Saved entries
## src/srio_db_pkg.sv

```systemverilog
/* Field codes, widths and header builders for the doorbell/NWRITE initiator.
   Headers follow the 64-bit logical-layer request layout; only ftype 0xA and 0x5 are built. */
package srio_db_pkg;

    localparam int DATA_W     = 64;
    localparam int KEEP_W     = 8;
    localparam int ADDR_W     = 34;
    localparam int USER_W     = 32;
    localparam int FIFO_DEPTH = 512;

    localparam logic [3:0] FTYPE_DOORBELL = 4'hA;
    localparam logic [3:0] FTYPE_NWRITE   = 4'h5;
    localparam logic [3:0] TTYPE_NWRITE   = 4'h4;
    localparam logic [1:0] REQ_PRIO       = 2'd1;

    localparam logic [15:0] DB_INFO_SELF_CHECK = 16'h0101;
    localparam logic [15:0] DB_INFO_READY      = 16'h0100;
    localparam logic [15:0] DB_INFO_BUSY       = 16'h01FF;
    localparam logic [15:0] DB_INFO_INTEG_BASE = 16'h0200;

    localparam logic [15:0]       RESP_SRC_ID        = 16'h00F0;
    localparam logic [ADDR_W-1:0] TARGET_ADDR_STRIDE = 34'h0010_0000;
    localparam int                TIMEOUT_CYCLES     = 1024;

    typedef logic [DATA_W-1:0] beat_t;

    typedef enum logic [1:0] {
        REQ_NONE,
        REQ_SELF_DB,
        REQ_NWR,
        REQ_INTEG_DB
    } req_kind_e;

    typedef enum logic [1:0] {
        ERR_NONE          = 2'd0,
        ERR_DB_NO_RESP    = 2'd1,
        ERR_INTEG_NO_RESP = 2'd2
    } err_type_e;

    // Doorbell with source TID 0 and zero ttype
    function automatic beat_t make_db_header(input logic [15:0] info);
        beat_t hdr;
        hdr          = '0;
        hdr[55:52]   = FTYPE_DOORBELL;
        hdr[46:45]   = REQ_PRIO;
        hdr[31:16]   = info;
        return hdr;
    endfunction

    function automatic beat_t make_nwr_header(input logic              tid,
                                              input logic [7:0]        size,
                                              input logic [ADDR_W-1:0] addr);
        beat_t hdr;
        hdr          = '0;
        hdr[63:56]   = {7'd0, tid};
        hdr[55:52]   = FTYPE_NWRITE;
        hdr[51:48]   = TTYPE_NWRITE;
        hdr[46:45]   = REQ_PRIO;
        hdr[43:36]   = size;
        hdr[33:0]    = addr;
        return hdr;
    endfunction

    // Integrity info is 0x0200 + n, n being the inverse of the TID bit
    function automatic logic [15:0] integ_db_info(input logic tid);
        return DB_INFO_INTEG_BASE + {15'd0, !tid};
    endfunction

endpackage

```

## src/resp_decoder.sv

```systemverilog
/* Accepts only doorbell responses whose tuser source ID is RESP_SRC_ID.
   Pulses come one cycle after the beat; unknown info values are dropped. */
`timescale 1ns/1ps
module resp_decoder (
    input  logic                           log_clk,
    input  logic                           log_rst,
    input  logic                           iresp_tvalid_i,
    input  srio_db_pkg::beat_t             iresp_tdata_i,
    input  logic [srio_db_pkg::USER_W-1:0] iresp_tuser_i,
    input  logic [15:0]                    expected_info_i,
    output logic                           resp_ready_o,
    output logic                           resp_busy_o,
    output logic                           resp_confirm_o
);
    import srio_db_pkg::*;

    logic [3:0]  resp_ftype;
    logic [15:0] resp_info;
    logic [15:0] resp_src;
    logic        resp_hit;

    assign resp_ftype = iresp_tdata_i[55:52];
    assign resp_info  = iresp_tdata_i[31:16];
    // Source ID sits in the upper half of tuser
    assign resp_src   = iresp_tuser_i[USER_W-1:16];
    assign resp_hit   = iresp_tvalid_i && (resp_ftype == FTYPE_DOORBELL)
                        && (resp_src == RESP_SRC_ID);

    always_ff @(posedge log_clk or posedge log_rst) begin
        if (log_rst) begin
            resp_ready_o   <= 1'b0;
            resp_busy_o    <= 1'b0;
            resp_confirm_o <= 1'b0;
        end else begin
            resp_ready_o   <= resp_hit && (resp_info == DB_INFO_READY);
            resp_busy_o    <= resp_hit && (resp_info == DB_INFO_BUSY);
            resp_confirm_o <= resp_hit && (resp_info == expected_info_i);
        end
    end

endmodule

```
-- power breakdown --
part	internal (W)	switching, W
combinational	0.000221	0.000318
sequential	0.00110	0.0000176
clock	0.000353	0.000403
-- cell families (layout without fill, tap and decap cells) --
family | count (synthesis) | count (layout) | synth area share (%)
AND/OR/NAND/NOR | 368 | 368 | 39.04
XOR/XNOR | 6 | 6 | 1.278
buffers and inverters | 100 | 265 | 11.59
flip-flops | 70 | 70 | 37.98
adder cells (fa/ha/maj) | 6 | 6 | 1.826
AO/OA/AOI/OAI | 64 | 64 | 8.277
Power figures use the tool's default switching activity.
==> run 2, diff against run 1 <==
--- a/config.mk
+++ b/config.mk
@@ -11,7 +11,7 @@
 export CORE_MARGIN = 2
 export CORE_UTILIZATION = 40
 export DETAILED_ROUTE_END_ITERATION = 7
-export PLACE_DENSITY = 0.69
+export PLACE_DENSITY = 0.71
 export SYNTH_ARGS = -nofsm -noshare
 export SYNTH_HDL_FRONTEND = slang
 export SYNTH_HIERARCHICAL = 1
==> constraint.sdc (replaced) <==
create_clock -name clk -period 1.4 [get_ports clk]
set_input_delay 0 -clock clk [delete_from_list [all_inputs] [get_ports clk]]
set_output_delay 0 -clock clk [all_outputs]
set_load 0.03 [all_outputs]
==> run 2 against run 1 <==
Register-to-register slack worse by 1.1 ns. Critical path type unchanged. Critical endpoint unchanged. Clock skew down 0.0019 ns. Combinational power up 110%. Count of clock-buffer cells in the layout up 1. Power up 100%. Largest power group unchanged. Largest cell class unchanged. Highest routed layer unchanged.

● WORK INSTRUCTION
Beginning from the line that contains "--- a/config.mk", give each line again exactly, through the final line of the records.

● COMPLETED EXERCISE
--- a/config.mk
+++ b/config.mk
@@ -11,7 +11,7 @@
 export CORE_MARGIN = 2
 export CORE_UTILIZATION = 40
 export DETAILED_ROUTE_END_ITERATION = 7
-export PLACE_DENSITY = 0.69
+export PLACE_DENSITY = 0.71
 export SYNTH_ARGS = -nofsm -noshare
 export SYNTH_HDL_FRONTEND = slang
 export SYNTH_HIERARCHICAL = 1
==> constraint.sdc (replaced) <==
create_clock -name clk -period 1.4 [get_ports clk]
set_input_delay 0 -clock clk [delete_from_list [all_inputs] [get_ports clk]]
set_output_delay 0 -clock clk [all_outputs]
set_load 0.03 [all_outputs]
==> run 2 against run 1 <==
Register-to-register slack worse by 1.1 ns. Critical path type unchanged. Critical endpoint unchanged. Clock skew down 0.0019 ns. Combinational power up 110%. Count of clock-buffer cells in the layout up 1. Power up 100%. Largest power group unchanged. Largest cell class unchanged. Highest routed layer unchanged.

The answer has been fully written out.